─── Material supplied
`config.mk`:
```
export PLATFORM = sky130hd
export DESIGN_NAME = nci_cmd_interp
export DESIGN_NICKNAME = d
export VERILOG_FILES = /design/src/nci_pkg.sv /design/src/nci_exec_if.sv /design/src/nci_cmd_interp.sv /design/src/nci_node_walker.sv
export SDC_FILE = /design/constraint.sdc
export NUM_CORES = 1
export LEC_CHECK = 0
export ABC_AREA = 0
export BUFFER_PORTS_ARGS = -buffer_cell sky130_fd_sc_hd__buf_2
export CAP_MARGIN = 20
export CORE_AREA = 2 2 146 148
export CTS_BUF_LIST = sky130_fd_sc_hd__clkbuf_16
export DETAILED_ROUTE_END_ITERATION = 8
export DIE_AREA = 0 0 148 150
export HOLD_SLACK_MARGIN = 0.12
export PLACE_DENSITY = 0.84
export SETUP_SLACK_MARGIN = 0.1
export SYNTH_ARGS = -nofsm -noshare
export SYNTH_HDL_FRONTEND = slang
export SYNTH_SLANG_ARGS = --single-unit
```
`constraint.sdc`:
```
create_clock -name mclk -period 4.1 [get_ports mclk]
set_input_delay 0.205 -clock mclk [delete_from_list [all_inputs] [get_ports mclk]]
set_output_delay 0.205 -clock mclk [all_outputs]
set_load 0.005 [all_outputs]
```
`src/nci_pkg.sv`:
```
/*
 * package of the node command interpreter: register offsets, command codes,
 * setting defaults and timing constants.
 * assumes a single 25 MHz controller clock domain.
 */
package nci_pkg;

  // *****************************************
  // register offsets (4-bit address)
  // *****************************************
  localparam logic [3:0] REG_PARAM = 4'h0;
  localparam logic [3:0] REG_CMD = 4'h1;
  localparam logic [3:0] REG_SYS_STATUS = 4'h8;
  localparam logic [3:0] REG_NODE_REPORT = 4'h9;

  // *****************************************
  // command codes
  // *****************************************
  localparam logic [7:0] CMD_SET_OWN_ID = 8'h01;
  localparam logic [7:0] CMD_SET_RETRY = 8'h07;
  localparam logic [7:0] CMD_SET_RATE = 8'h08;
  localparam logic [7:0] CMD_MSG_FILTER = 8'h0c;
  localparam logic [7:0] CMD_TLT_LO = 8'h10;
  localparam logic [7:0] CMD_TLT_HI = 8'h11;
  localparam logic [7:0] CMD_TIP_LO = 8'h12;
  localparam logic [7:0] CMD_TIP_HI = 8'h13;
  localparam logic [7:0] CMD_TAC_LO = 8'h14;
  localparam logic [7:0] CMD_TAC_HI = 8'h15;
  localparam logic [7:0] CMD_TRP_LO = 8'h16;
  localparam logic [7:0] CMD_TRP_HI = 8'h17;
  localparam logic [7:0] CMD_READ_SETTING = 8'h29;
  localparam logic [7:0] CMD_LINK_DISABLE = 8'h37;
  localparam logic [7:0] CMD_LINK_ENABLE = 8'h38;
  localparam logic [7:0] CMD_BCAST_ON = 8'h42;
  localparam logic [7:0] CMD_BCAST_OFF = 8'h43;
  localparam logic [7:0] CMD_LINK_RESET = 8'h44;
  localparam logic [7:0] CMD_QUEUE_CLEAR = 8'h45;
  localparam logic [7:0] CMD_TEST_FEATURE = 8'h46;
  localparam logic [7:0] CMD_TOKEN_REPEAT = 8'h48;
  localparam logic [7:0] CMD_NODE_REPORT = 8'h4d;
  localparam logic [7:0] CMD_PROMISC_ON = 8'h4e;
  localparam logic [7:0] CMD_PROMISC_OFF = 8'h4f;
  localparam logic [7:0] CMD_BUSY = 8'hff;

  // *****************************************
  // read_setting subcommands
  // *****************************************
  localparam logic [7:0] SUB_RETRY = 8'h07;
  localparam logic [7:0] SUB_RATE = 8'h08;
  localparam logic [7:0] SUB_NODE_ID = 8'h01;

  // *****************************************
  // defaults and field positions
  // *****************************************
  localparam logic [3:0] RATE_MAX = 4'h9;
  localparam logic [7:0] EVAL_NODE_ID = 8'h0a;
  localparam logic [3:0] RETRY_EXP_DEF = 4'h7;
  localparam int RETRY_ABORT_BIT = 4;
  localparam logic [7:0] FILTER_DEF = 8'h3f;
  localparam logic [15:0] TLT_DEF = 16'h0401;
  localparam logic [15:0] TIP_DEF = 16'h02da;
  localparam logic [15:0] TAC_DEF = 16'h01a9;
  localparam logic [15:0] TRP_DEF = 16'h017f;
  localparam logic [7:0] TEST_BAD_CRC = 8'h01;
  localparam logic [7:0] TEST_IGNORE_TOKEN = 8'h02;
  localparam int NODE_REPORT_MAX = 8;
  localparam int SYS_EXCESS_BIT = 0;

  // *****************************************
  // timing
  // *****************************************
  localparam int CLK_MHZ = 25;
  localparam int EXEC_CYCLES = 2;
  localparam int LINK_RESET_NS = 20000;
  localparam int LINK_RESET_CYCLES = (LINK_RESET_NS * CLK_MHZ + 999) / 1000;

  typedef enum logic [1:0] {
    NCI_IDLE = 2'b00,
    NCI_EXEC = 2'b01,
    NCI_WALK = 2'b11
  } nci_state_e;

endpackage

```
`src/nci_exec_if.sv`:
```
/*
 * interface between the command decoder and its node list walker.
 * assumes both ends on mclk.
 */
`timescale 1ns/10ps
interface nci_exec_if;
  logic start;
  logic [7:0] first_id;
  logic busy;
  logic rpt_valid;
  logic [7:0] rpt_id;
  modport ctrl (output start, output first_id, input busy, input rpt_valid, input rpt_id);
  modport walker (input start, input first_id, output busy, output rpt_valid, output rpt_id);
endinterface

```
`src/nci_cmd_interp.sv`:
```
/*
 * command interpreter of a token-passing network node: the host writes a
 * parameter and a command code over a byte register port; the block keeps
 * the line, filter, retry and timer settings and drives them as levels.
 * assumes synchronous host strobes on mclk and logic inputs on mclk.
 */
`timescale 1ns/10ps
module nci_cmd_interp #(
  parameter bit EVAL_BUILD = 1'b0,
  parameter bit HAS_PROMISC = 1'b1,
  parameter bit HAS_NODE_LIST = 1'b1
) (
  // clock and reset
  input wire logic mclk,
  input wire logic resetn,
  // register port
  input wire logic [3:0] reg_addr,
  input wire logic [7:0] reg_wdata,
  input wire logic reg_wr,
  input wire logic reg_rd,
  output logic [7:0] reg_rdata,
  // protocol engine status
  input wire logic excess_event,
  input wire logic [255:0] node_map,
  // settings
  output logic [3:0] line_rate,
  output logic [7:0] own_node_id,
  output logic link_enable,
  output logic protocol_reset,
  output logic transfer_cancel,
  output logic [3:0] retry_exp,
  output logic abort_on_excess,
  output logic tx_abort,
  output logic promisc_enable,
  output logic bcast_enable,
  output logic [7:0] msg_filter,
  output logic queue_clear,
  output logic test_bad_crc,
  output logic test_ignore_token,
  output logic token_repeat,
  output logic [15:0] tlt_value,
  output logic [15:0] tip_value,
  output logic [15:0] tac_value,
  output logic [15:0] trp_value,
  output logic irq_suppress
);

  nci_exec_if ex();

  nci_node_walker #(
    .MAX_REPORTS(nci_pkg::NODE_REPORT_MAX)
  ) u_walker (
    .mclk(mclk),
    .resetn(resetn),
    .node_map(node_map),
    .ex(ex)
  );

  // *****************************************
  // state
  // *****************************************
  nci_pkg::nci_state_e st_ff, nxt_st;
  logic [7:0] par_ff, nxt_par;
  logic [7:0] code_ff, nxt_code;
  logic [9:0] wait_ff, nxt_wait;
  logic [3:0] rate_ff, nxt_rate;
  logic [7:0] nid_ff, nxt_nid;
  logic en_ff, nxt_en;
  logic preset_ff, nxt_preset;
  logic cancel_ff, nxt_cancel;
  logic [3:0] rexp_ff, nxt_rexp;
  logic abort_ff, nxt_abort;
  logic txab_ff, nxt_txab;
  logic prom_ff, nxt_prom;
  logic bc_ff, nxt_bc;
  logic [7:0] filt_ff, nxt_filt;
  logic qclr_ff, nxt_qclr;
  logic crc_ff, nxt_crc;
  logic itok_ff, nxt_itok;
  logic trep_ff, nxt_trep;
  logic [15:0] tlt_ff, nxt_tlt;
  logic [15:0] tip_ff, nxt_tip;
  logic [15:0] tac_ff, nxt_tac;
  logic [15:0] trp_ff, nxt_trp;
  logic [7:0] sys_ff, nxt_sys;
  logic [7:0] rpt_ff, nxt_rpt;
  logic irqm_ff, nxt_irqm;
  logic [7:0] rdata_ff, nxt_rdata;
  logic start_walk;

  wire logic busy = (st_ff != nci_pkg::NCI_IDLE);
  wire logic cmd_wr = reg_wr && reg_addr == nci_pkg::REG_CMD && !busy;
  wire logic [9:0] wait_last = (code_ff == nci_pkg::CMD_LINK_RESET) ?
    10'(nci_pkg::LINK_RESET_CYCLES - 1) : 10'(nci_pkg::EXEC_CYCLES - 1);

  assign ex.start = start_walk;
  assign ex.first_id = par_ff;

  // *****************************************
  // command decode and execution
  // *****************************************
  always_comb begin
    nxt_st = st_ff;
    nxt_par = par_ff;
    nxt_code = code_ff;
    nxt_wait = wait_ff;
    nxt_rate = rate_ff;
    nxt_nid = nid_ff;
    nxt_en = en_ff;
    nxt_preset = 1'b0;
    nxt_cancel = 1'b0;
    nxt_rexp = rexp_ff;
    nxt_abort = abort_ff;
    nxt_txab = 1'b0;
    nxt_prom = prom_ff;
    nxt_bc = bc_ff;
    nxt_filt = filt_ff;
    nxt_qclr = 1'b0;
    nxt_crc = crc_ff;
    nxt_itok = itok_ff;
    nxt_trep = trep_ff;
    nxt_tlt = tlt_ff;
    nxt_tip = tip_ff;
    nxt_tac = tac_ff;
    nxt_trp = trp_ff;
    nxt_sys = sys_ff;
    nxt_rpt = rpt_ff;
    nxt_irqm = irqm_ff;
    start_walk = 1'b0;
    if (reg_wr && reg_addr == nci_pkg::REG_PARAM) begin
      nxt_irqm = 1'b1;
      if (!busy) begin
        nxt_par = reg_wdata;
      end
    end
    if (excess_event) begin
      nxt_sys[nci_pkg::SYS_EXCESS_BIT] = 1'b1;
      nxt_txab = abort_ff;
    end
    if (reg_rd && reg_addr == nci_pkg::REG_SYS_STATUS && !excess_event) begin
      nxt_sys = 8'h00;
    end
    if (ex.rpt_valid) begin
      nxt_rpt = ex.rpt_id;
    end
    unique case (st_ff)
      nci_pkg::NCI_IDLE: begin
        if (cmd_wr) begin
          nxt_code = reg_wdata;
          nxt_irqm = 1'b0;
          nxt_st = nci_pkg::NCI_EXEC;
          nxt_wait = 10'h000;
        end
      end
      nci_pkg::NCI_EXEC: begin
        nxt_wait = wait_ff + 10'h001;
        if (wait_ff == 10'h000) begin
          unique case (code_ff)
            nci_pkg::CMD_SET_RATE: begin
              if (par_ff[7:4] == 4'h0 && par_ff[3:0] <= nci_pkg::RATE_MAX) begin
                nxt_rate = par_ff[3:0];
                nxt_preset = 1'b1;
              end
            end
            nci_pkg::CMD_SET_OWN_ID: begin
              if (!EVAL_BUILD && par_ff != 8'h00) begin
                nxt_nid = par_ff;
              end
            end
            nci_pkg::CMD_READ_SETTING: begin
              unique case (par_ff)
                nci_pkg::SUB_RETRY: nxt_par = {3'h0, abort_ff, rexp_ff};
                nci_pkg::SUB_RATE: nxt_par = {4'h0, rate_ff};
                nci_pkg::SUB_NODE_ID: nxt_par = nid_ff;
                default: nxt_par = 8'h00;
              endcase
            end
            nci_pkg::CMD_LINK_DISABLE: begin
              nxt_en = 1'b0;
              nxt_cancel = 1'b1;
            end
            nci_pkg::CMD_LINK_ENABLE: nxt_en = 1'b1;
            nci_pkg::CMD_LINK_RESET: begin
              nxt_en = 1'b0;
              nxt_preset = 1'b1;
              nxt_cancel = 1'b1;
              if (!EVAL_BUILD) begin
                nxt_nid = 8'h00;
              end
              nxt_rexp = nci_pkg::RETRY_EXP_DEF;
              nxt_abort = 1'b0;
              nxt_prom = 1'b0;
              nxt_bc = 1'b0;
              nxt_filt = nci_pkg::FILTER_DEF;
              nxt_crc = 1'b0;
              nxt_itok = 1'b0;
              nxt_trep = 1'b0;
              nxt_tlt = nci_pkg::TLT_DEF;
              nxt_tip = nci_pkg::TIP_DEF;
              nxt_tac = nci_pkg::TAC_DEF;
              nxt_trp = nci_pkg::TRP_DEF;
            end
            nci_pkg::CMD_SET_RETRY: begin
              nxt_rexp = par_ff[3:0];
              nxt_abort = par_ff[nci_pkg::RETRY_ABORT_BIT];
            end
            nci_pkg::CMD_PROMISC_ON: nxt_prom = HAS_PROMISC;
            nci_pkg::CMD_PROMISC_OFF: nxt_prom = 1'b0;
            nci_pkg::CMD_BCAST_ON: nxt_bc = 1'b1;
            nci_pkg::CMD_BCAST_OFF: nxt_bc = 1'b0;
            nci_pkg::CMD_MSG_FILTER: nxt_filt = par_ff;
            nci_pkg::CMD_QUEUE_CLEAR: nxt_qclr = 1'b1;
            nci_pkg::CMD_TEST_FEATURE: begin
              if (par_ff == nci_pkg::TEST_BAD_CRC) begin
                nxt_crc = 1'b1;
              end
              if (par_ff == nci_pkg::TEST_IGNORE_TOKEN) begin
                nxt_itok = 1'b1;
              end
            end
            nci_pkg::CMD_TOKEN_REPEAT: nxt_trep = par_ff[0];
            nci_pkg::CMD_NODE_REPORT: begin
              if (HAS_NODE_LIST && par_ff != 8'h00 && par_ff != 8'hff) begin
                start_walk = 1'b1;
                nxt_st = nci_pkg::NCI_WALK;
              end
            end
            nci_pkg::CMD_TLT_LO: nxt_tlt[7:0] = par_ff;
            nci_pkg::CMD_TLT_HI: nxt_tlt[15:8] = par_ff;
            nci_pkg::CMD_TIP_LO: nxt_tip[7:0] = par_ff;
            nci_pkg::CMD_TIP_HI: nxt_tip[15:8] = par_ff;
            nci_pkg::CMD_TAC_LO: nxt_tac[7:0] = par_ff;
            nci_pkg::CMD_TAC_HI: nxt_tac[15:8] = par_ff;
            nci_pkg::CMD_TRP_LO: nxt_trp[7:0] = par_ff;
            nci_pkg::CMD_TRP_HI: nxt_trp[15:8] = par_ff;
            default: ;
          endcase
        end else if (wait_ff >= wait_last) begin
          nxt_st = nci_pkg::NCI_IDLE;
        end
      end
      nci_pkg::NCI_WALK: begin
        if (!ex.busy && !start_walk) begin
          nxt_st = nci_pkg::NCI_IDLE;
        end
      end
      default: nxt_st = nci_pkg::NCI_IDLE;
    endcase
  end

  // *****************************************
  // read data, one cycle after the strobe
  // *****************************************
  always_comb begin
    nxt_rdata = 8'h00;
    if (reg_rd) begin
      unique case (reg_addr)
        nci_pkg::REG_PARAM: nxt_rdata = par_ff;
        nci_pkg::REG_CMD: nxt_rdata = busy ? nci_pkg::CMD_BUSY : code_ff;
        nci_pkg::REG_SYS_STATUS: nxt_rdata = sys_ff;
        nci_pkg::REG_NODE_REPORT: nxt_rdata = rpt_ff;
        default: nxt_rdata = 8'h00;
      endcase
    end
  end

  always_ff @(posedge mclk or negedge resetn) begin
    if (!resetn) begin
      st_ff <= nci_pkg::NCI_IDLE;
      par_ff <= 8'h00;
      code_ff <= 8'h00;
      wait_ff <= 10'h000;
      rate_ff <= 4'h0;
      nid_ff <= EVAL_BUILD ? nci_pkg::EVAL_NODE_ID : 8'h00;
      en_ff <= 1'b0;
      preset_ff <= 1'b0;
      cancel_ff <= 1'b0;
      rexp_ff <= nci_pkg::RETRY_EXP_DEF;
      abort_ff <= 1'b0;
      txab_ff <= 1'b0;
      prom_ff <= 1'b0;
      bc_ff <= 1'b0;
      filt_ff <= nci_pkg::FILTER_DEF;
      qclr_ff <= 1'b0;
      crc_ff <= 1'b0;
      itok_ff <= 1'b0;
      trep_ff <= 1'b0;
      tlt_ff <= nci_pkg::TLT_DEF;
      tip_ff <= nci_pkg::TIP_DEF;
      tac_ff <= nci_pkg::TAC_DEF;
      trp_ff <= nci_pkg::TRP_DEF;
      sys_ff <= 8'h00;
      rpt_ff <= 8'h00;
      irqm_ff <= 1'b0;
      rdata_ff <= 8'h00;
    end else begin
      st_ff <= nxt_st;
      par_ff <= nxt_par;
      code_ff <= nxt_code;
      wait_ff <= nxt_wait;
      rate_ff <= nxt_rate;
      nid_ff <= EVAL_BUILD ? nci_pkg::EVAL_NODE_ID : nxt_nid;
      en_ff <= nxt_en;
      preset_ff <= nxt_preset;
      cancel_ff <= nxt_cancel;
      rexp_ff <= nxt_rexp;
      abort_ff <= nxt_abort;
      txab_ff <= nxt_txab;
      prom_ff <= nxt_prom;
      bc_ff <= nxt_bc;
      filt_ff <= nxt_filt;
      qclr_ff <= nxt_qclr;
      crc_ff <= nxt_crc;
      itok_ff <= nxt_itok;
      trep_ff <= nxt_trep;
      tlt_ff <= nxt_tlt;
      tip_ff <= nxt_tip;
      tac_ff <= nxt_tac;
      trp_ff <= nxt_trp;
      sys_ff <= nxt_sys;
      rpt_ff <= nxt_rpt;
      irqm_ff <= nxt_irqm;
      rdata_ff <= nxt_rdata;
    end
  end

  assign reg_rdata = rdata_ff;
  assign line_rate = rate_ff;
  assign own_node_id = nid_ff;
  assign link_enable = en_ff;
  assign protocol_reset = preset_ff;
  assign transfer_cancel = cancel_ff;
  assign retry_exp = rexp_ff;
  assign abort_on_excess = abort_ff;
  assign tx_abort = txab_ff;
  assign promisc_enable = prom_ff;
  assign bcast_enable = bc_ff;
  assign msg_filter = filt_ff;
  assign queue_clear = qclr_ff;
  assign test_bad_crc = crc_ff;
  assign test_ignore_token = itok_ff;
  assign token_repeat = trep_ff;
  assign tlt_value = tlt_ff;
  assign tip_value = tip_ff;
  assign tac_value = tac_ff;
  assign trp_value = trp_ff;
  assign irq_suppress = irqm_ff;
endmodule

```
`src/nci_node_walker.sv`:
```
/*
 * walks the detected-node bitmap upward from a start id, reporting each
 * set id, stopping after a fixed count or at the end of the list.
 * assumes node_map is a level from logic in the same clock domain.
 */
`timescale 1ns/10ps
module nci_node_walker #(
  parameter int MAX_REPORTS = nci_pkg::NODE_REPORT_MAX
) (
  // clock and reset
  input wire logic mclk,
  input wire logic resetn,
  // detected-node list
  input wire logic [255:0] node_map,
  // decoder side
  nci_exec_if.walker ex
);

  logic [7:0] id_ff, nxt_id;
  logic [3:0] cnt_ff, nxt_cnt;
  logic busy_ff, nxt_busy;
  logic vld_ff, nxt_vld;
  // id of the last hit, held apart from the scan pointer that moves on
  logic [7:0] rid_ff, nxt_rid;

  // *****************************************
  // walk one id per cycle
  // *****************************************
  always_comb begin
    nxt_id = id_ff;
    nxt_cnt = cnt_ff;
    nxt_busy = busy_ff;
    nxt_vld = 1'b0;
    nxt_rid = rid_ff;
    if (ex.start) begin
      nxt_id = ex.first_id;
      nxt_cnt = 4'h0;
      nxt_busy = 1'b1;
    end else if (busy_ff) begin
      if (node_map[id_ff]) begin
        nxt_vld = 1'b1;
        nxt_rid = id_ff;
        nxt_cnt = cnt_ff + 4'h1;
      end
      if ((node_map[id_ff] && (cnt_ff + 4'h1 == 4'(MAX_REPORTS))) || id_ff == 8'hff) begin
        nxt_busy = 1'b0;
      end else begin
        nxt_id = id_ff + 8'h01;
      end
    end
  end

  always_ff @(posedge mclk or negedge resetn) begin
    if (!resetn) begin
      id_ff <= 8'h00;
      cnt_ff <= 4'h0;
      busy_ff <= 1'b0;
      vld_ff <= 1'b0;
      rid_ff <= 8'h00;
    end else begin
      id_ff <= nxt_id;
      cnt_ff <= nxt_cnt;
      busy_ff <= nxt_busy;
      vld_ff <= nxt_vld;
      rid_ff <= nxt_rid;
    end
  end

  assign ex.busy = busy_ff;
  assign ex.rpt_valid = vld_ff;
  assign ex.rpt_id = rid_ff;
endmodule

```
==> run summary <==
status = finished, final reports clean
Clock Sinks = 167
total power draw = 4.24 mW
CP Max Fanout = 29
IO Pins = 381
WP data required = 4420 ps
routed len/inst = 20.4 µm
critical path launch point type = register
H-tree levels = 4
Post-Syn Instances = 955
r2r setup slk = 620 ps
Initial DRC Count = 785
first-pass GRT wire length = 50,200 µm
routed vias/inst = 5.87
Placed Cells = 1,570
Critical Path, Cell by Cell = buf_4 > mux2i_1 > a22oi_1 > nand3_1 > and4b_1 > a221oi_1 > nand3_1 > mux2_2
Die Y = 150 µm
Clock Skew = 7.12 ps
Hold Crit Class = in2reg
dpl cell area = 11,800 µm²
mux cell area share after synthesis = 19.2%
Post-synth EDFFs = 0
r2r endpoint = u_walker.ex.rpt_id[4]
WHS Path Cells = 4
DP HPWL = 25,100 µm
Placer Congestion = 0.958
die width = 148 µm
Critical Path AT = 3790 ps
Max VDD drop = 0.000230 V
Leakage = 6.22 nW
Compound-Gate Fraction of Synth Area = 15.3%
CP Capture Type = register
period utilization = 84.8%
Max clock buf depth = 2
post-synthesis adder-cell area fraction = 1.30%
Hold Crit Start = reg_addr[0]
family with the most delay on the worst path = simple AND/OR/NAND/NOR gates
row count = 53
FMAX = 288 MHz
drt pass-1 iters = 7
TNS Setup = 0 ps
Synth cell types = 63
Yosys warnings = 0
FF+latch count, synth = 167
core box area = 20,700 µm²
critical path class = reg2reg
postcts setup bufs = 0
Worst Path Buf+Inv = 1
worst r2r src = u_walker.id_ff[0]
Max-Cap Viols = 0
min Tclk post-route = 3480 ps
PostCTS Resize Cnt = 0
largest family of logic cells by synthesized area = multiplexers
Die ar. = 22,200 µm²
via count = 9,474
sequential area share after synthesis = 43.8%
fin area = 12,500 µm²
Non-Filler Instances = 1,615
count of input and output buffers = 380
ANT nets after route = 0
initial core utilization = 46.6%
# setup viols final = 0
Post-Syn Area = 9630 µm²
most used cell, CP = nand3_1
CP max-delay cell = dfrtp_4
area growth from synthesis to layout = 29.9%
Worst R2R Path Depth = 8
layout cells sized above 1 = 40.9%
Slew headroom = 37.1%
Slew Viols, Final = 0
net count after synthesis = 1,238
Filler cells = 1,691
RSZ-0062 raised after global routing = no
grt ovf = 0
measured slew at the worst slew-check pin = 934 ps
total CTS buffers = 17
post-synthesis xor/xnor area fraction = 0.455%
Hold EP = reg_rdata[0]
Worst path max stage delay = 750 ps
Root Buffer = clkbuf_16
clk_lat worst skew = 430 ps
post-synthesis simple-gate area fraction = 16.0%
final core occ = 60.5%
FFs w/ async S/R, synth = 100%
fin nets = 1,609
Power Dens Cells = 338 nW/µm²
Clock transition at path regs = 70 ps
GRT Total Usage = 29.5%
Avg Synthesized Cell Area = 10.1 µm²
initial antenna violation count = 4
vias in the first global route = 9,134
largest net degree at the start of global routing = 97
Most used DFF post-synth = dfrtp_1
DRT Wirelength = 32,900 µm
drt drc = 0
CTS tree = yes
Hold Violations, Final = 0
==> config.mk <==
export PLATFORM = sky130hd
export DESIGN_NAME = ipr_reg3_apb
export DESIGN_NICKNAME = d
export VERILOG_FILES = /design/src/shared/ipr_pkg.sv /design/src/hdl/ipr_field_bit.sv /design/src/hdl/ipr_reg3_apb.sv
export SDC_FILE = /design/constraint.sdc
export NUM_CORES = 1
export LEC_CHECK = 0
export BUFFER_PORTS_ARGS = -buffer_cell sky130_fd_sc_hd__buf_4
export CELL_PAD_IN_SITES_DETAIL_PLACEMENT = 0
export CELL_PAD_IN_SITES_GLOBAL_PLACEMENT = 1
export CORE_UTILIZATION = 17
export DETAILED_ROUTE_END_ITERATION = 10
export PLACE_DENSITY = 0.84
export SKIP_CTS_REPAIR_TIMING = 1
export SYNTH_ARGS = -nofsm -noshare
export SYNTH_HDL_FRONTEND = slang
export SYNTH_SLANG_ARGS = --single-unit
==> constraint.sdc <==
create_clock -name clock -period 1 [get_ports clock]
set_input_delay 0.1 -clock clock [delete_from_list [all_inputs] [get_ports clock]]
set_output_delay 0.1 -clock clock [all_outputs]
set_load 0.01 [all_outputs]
──────
**Instructions to follow:**
In the listing above, transcribe exactly everything from the line containing "H-tree levels = 4" down to the line containing "Critical Path, Cell", including both and nothing more.

**Written solution:**
H-tree levels = 4
Post-Syn Instances = 955
r2r setup slk = 620 ps
Initial DRC Count = 785
first-pass GRT wire length = 50,200 µm
routed vias/inst = 5.87
Placed Cells = 1,570
Critical Path, Cell by Cell = buf_4 > mux2i_1 > a22oi_1 > nand3_1 > and4b_1 > a221oi_1 > nand3_1 > mux2_2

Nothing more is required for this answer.